*EXERCISE OBJECTIVE*
If a line comes after the one containing "localparam logic [15:0] IDX_EXTENDED_ABILITIES", leave it out; copy every line before it, and that line too, exactly as written, starting from the first line of the entries.

*DATASET CONTENT*
Segment Open

==> src/rtl/pp_regs_pkg.sv <==
// Package: map, field layout and reset values of the single-pair PMA group
package pp_regs_pkg;
  localparam int ADDR_W = 23;
  localparam int DATA_W = 32;
  localparam int REG_W = 16;
  // Byte address = {device[4:0], register index[15:0], 2'b00}
  localparam int DEV_LSB = 18;
  localparam int DEV_W = 5;
  localparam int IDX_LSB = 2;
  localparam logic [DEV_W-1:0] PMA_DEVICE = 5'h01;
  localparam logic [15:0] IDX_SECOND_STATUS = 16'h0008;
  localparam logic [15:0] IDX_TRANSMIT_DISABLE = 16'h0009;
  localparam logic [15:0] IDX_EXTENDED_ABILITIES = 16'h000B;
  localparam logic [15:0] IDX_SINGLE_PAIR_ABILITY = 16'h0012;
  localparam logic [15:0] IDX_SINGLE_PAIR_CONTROL = 16'h0834;
  localparam logic [15:0] RST_SECOND_STATUS = 16'h8301;
  localparam logic [15:0] RST_TRANSMIT_DISABLE = 16'h0000;
  localparam logic [15:0] RST_EXTENDED_ABILITIES = 16'h0800;
  localparam logic [15:0] RST_SINGLE_PAIR_ABILITY = 16'h0004;
  localparam logic [15:0] RST_SINGLE_PAIR_CONTROL = 16'h8002;
  // Second status, transmit-disable and ability word fields
  localparam int PRESENCE_MSB = 15;
  localparam int PRESENCE_LSB = 14;
  localparam logic [1:0] PRESENCE_VALUE = 2'h2;
  localparam int EXT_ABLE_BIT = 9;
  localparam int TX_OFF_ABLE_BIT = 8;
  localparam int LOOPBACK_ABLE_BIT = 0;
  localparam int TRANSMIT_OFF_BIT = 0;
  localparam int SINGLE_PAIR_ABLE_BIT = 11;
  localparam int SHORT_REACH_BIT = 3;
  localparam int LONG_REACH_BIT = 2;
  localparam int GIGABIT_BIT = 1;
  localparam int FAST_BIT = 0;
  // Single-pair control word fields
  localparam int CTRL_RSVD_BIT = 15;
  localparam int LEADER_BIT = 14;
  localparam int TYPE_MSB = 3;
  localparam int TYPE_LSB = 0;
  localparam logic [3:0] TYPE_FAST = 4'h0;
  localparam logic [3:0] TYPE_GIGABIT = 4'h1;
  localparam logic [3:0] TYPE_LONG_REACH = 4'h2;
  localparam logic [3:0] TYPE_SHORT_REACH = 4'h3;
  localparam logic [1:0] RESP_OKAY = 2'h0;
  localparam logic [1:0] RESP_SLVERR = 2'h2;

  typedef enum logic [2:0] {
    SEL_NONE, SEL_STATUS2, SEL_TXDIS, SEL_EXTABL, SEL_SPABL, SEL_SPCTRL
  } pp_sel_t;

  // Writable state of the control word
  typedef struct packed {
    logic leader_select;
    logic [3:0] phy_type_selector;
  } pp_ctrl_t;

  // Configuration that the link logic acts on
  typedef struct packed {
    logic link_leader;
    logic [3:0] phy_type;
    logic transmit_off;
  } pp_link_cfg_t;
endpackage : pp_regs_pkg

Segment Closed

*YOUR RESPONSE*
==> src/rtl/pp_regs_pkg.sv <==
// Package: map, field layout and reset values of the single-pair PMA group
package pp_regs_pkg;
  localparam int ADDR_W = 23;
  localparam int DATA_W = 32;
  localparam int REG_W = 16;
  // Byte address = {device[4:0], register index[15:0], 2'b00}
  localparam int DEV_LSB = 18;
  localparam int DEV_W = 5;
  localparam int IDX_LSB = 2;
  localparam logic [DEV_W-1:0] PMA_DEVICE = 5'h01;
  localparam logic [15:0] IDX_SECOND_STATUS = 16'h0008;
  localparam logic [15:0] IDX_TRANSMIT_DISABLE = 16'h0009;
  localparam logic [15:0] IDX_EXTENDED_ABILITIES = 16'h000B;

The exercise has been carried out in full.